The Alvar Aalto Museum’s autumn exhibition brings the public face to face with seven decades of sketches and drawings by the architect Eric Adlercreutz (b. 1935). It tells us about his work as an architect and his passion for drawing.
The drawings in the exhibition allow us to study the architect’s way of working, as the drawer’s pen seeks ways of enacting the dialogue between a building and its surroundings. A freehand sketch develops through multiple stages into a meticulously refined architecture-competition entry. Adlercreutz has also been recording street views and landscapes in Finland and the Mediterranean region on his sketch pads. In addition, the works chosen for the exhibition include delicate, yet powerfully expressive drawings of animals and human portraits, the earliest being from the 1950s.

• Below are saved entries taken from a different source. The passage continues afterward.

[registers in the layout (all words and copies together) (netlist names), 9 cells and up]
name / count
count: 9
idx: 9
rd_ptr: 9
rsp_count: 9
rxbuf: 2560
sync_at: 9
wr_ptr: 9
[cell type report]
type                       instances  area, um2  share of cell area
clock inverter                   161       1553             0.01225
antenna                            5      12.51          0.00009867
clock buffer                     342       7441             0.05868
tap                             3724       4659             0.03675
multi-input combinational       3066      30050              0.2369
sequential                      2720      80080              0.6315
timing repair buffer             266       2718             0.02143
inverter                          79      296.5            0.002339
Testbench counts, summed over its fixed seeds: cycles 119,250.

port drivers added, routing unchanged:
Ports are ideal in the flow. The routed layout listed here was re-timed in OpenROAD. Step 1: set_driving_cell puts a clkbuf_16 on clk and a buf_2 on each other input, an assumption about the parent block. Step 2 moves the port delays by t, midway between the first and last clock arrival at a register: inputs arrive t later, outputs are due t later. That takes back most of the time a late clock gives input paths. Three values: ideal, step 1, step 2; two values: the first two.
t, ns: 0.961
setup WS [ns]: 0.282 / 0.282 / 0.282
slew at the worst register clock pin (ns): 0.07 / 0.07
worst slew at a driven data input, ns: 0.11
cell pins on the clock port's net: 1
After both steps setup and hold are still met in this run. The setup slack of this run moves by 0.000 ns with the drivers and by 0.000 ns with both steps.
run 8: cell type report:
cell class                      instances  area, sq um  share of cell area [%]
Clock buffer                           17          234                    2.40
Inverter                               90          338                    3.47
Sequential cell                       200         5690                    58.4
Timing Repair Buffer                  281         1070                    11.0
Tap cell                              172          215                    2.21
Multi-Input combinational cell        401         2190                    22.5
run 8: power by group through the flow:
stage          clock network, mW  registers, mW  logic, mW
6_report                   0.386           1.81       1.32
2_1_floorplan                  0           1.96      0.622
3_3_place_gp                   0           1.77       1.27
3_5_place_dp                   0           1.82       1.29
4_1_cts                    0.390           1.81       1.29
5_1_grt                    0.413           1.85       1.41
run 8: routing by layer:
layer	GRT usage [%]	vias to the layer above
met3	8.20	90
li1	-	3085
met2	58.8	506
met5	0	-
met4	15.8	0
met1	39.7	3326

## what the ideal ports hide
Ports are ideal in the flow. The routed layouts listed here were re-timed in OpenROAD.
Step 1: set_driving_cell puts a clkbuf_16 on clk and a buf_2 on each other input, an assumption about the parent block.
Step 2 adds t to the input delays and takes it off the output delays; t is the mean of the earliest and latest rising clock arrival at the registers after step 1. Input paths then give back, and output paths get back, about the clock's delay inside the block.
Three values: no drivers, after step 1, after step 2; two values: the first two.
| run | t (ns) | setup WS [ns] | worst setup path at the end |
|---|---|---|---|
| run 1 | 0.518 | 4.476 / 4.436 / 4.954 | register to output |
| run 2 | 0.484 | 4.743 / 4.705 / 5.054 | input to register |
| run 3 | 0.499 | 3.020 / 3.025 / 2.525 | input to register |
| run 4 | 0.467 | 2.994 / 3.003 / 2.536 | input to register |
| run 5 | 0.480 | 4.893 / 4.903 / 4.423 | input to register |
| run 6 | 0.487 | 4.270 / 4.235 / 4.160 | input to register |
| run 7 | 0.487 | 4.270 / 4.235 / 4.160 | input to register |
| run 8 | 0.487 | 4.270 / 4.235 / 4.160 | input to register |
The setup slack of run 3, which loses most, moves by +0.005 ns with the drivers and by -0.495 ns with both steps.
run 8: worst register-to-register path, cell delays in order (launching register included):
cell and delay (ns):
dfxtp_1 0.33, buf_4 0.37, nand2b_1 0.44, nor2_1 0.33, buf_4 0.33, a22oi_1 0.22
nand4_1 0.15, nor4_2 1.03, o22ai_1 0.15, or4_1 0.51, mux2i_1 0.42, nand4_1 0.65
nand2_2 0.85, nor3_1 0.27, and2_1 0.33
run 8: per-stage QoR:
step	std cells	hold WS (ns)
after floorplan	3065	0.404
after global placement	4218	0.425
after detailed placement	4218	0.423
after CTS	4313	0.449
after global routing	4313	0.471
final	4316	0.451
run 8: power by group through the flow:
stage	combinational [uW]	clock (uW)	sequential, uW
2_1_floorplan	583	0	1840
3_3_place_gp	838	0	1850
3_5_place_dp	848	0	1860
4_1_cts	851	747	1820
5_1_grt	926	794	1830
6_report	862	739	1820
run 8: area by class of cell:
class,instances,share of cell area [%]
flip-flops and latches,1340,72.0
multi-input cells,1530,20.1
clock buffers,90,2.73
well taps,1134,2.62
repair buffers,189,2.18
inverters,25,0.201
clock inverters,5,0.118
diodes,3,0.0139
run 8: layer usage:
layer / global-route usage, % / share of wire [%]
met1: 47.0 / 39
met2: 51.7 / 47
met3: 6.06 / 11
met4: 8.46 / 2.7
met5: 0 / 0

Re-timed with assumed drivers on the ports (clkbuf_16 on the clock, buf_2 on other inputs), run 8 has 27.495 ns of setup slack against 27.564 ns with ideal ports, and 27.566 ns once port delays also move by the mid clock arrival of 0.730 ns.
What follows belongs to an exercise in optimizing a design on an open flow for small area, a short achievable clock period and few clock cycles; a production flow would make more cautious choices.
In this exercise RTL edits were held to simulation tests only and were not proved equivalent to the original.
Power and IR drop assume default switching activity.

==> inputs of job 8606 <==
// tpm_match
module tpm_match (
    input  wire         clk,
    input  wire         rst,
    input  wire         start,
    input  wire         bitsonly,       
    input  wire         lenient,
    input  wire [15:0]  pos_in,
    input  wire [15:0]  trn_len,
    input  wire [15:0]  byte_off_in,
    input  wire [15:0]  dst_len,
    input  wire [31:0]  d_hdr_mark,
    input  wire [31:0]  d_hdr_space,
    input  wire [31:0]  d_bit_mark,
    input  wire [31:0]  d_one_space,
    input  wire [31:0]  d_zero_space,
    input  wire [31:0]  d_ftr_mark,
    input  wire [31:0]  d_ftr_space,
    input  wire [31:0]  d_nbits,
    input  wire [31:0]  d_cfg,
    input  wire [31:0]  d_excess,
    output wire         trn_re,
    output wire [13:0]  trn_addr,
    input  wire [31:0]  trn_rdata,
    input  wire         dst_we,
    input  wire [4:0]   dst_waddr,
    input  wire [7:0]   dst_wdata,
    output wire [255:0] dst,
    output reg          busy,
    output reg          done,
    output reg          err,
    output reg          match,
    output reg          partial,
    output reg  [7:0]   errpos,
    output reg  [15:0]  used,
    output reg  [15:0]  bits,
    output reg  [15:0]  pos_out,
    output reg  [15:0]  byte_off_out
);
    localparam PH_HM = 3'd0;    
    localparam PH_HS = 3'd1;    
    localparam PH_BM = 3'd2;    
    localparam PH_BS = 3'd3;    
    localparam PH_FM = 3'd4;    
    localparam PH_FS = 3'd5;    
    wire start_ok = start && !busy;
    reg  [3:0] nz_hm, nz_hs, nz_bm, nz_one, nz_zero, nz_fm, nz_fs, nz_nb, eq_oz;
    reg        bitsonly_q;
    wire       hdr_en = !bitsonly_q && (nz_hm != 4'd0);
    wire       fm_en  = !bitsonly_q && (nz_fm != 4'd0);
    wire       fs_en  = !bitsonly_q && (nz_fs != 4'd0);
    reg        nb_nz;
    reg        ca_1, ca_10, ca_3, ca_5, ca_6, ca_7, ca_8, ca_9, ca_nbhi;
    reg  [5:0] ca_nb;
    reg  [15:0] trn_len_q, dst_len_q;
    reg  [3:0] chk_q;
    wire [5:0] room = dst_len_q[5:0] - byte_off_out[5:0];
    reg  [3:0] chk_b;
    always @(*) begin
        chk_b = 4'd0;
  ...
Settings: LEC_CHECK=0, CAP_MARGIN=20, CORE_MARGIN=2, CORE_UTILIZATION=70, PLACE_DENSITY=0.85, SLEW_MARGIN=20; clock period 14.0 ns.
standard.sh (not shown) runs the stock make flow with config.mk's settings and CLKGATE_MAP_FILE= SYNTH_SCRIPT=/design/flow/synth_recipe.tcl, a recipe that flattens the netlist after the stock synthesis.
==> flow/flow/run.sh <==
#!/bin/bash
# The standard layout (the standard.sh, ORFS from synthesis to finish) with
# one change: the buffers ORFS puts on every input and output port are
# sky130_fd_sc_hd__buf_4 instead of its default pick, a delay buffer, so the
# port paths see less buffer delay.  Everything else is as standard.sh does it.
set -euo pipefail
export BUFFER_PORTS_ARGS="-buffer_cell sky130_fd_sc_hd__buf_4"
bash standard.sh > standard_sh.log 2>&1
==> job 2642 (differences from job 8606) <==
--- a/flow/design.v
+++ b/flow/design.v
@@ -181,23 +181,28 @@
     wire        x_wp = x_inp || !r_p[38];
     wire        x_wz = x_inz || !r_z[38];
     reg  [255:0] dst_q;
     reg  [127:0] shadow;
     reg  [31:0]  touched;
     reg          lenient_q, msb_q, fatl_q;
     reg  [5:0]   wbyte;        
-    reg  [8:0]   nb;           
-    assign dst = dst_q;
+    reg  [31:0]  dvalid;
+    genvar g;
+    generate
+        for (g = 0; g < 32; g = g + 1) begin : g_dst
+            assign dst[g*8 +: 8] = dst_q[g*8 +: 8] & {8{dvalid[g]}};
+        end
+    endgenerate
     wire        hw_en = dst_we && !start && !busy;
     wire [3:0]  hw_lo = {4{hw_en}} & (4'd1 << dst_waddr[1:0]);
     wire [7:0]  hw_hi = 8'd1 << dst_waddr[4:2];
     wire [31:0] hw_sel = {{4{hw_hi[7]}} & hw_lo, {4{hw_hi[6]}} & hw_lo, {4{hw_hi[5]}} & hw_lo,
                           {4{hw_hi[4]}} & hw_lo, {4{hw_hi[3]}} & hw_lo, {4{hw_hi[2]}} & hw_lo,
                           {4{hw_hi[1]}} & hw_lo, {4{hw_hi[0]}} & hw_lo};
-    wire [2:0] bpos = msb_q ? ~nb[2:0] : nb[2:0];
+    wire [2:0] bpos = msb_q ? ~bits[2:0] : bits[2:0];
     reg fin, fin_match, fin_partial, bit_wr, cons1, cons2;
     always @(*) begin
         fin = 1'b0; fin_match = 1'b0; fin_partial = 1'b0;
         bit_wr = 1'b0; cons1 = 1'b0; cons2 = 1'b0;
         if (f_v && sw2) begin
             bit_wr = 1'b1;
             if (f_last) begin fin = 1'b1; fin_match = 1'b1; end
@@ -209,22 +214,22 @@
                         cons1 = 1'b1;
                         if (f_last) begin fin = 1'b1; fin_match = 1'b1; end
                     end
                 end
                 PH_BM: begin
                     if (f_z1 || !f_wp) begin
                         fin = 1'b1;
-                        fin_match = lenient_q && (nb[8:0] != 9'd0);
+                        fin_match = lenient_q && (bits[8:0] != 9'd0);
                         fin_partial = 1'b1;
                     end
                 end
                 PH_BS: begin
                     if (!(f_wp || f_wz)) begin
                         fin = 1'b1;
-                        fin_match = lenient_q && (nb[8:0] != 9'd0);
+                        fin_match = lenient_q && (bits[8:0] != 9'd0);
                         fin_partial = 1'b1;
                     end else begin
                         bit_wr = 1'b1;
                         cons2 = 1'b1;
                         if (f_last) begin fin = 1'b1; fin_match = 1'b1; end
                     end
                 end
@@ -248,16 +253,16 @@
             endcase
         end
     end
     wire bit_val = f_wp && (!f_wz || f_cl);
     wire chk_err = (chk_q != 4'd0);
     wire finish  = run && (chk_err ? f_v : fin);
     wire bit_we  = run && bit_wr && !chk_err;
-    wire sh_we   = bit_we && (sw2 || nb[8:7] == 2'd0);    
-    wire more    = nb[8] || (nb[7] && nb[6:0] != 7'd0);
+    wire sh_we   = bit_we && (sw2 || bits[8:7] == 2'd0);    
+    wire more    = bits[8] || (bits[7] && bits[6:0] != 7'd0);
     reg         cm;                
     reg         cm_match;
     reg  [15:0] pcur;              
     wire [15:0] pcur_nx = pcur + {14'd0, cons2, cons1};
     integer i, j;
     always @(posedge clk) begin
         tol_q     <= d_cfg[7:0];
@@ -337,25 +342,25 @@
                 iph   <= iph_nx;
                 if (iph_c == PH_BS) ibleft <= ibleft - 9'd1;
                 if (i_last) iss <= 1'b0;
             end
             used <= used + {14'd0, cons2, cons1};
             pcur <= pcur_nx;
             if (bit_we) begin
-                nb <= nb + 9'd1;
-                if (nb[2:0] == 3'd7) wbyte <= wbyte + 6'd1;
-                if (!sw2 && nb[8:0] == 9'd128) s2addr <= pcur[13:0] + 14'd1;
+                bits <= bits + 16'd1;
+                if (bits[2:0] == 3'd7) wbyte <= wbyte + 6'd1;
+                if (!sw2 && bits[8:0] == 9'd128) s2addr <= pcur[13:0] + 14'd1;
             end
             if (sh_we) begin
                 for (i = 0; i < 32; i = i + 1)
                     if (wbyte[4:0] == i) touched[i] <= 1'b1;
                 for (i = 0; i < 16; i = i + 1)
                     if (wbyte[3:0] == i)
                         for (j = 0; j < 8; j = j + 1)
-                            if (nb[2:0] == 3'd0 || bpos == j)
+                            if (bits[2:0] == 3'd0 || bpos == j)
                                 shadow[i*8 + j] <= (bpos == j) ? bit_val : 1'b0;
             end
             if (finish) begin
                 run  <= 1'b0;
                 iss  <= 1'b0;
                 cm   <= 1'b1;
                 m_v  <= 1'b0;
@@ -366,39 +371,39 @@
                 if (!sw2) begin
                     err      <= chk_err;
                     errpos   <= {4'd0, chk_q};
                     match    <= !chk_err && fin_match;
                     partial  <= !chk_err && fin_match && fin_partial;
                     if (chk_err || !fin_match) begin
                         used <= 16'd0;
+                        bits <= 16'd0;
                     end else begin
                         pos_out <= pcur_nx;
                     end
                 end
             end
         end
         if (cm) begin
             cm <= 1'b0;
             if (cm_match && !sw2 && more) begin
                 run     <= 1'b1;
                 iss     <= 1'b1;
                 sw2     <= 1'b1;
                 iph     <= PH_BS;
                 iaddr   <= s2addr;
-                ibleft  <= nb[8:0] - 9'd128;
-                nb    <= 9'd128;
+                ibleft  <= bits[8:0] - 9'd128;
+                bits    <= 16'd128;
                 wbyte   <= byte_off_out[5:0] + 6'd16;
                 touched <= 32'd0;
             end else begin
                 busy <= 1'b0;
                 done <= 1'b1;
                 sw2  <= 1'b0;
-                bits <= cm_match ? {7'd0, nb} : 16'd0;
                 if (cm_match)
-                    byte_off_out <= {10'd0, wbyte + {5'd0, nb[2:0] != 3'd0}};
+                    byte_off_out <= {10'd0, wbyte + {5'd0, bits[2:0] != 3'd0}};
             end
         end
         if (rst) begin
             run   <= 1'b0;
             iss   <= 1'b0;
             sw2   <= 1'b0;
             cm    <= 1'b0;
@@ -410,28 +415,34 @@
             f_v   <= 1'b0;
         end else if (start_ok) begin
             run   <= 1'b1;
             iss   <= 1'b1;
             busy  <= 1'b1;
             done  <= 1'b0;
         end
-        if (rst)
-            dst_q <= 256'd0;
-        else if (cm) begin
+        if (cm) begin
             if (cm_match)
                 for (i = 0; i < 32; i = i + 1)
-                    if (touched[i]) dst_q[i*8 +: 8] <= shadow[(i%16)*8 +: 8];
+                    if (touched[i]) begin
+                        dst_q[i*8 +: 8] <= shadow[(i%16)*8 +: 8];
+                        dvalid[i] <= 1'b1;
+                    end
         end else begin
             for (i = 0; i < 32; i = i + 1)
-                if (hw_sel[i]) dst_q[i*8 +: 8] <= dst_wdata;
+                if (hw_sel[i]) begin
+                    dst_q[i*8 +: 8] <= dst_wdata;
+                    dvalid[i] <= 1'b1;
+                end
         end
+        if (rst)
+            dvalid <= 32'd0;
         if (st1) begin
             lenient_q    <= lenient;
             used         <= 16'd0;
-            nb           <= 9'd0;
+            bits         <= 16'd0;
             pcur         <= pos_in;
             pos_out      <= pos_in;
             byte_off_out <= byte_off_in;
             wbyte        <= byte_off_in[5:0];
             touched      <= 32'd0;
         end
     end
==> flow/run.sh (new file) <==
#!/bin/bash
# synth_recipe.tcl (not shown) runs the flow's synth.tcl, then flattens the netlist and writes it again
# the make line also repeats each setting of config.mk as NAME=value (left out here)
make -C /OpenROAD-flow-scripts/flow DESIGN_CONFIG=/design/flow/config.mk WORK_HOME=/design/flow/orfs CLKGATE_MAP_FILE= SYNTH_SCRIPT=/design/flow/synth_recipe.tcl finish
removed: flow/flow/run.sh
removed: flow/standard.sh
==> notes <==
In job 8606 the sequential power is lower than in job 2642, by about 5.6%. Against job 8606, the clock skew of job 2642 is higher by 39 ps. Of job 8606 and job 2642, job 2642 has the higher count of clock-buffer cells in the layout (gap 3). Of job 2642 and job 8606, job 2642 has the higher die area (gap 4.2%, measured against job 8606). In job 2642 the via count is larger than in job 8606, by 8.1%. Final cell count: job 8606 is lower than job 2642 (about 0.45%). In job 2642 the core utilization is higher than in job 8606, by 1.8 points. Between job 2642 and job 8606, the lower non-clock buffer count is in job 2642 (gap 17).
Testbench counts of job 8606, summed over its fixed seeds: cycles 26,880.
Testbench counts of job 2642, summed over its fixed seeds: cycles 26,880.

==> static timing again, ports no longer ideal <==
The flow's constraints put no driver on any port. The routed layouts listed below were extracted and timed again, unchanged, in two steps. Step 1 sets driving cells, clkbuf_16 on the clock port and buf_2 on the other inputs (assumed; they add their load-dependent delay and slew). Step 2 moves the port delays by t, midway between the first and last clock arrival at a register: inputs arrive t later, outputs are due t later. That takes back most of the time a late clock gives input paths. a / b / c = ideal ports / drivers / drivers and shift; a / b = the first two.
| run | shift t [ns] | slack for setup (ns) | slew at the worst register clock pin (ns) | pins driven straight from the clock port |
|---|---|---|---|---|
| job 8606 | 0.813 | 9.238 / 9.281 / 8.468 | 0.07 / 0.07 | 1 |
| job 2642 | 0.840 | 8.440 / 8.351 / 7.740 | 0.08 / 0.08 | 1 |
After both steps setup and hold are still met in every run listed. The setup slack of job 8606, which loses most, moves by +0.043 ns with the drivers and by -0.770 ns with both steps.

Adlercreutz has created abstract acrylic paintings and coloured-pencil drawings of architecture as a spatial experience which offer us a viewpoint onto the architect’s creative play with line, form and colour.
The exhibition has been curated by Juha-Heikki Tihinen, PhD, and designed by Eric Adlercreutz.
It has been mounted in a collaboration between Pro Artibus Foundation and the Alvar Aalto Museum.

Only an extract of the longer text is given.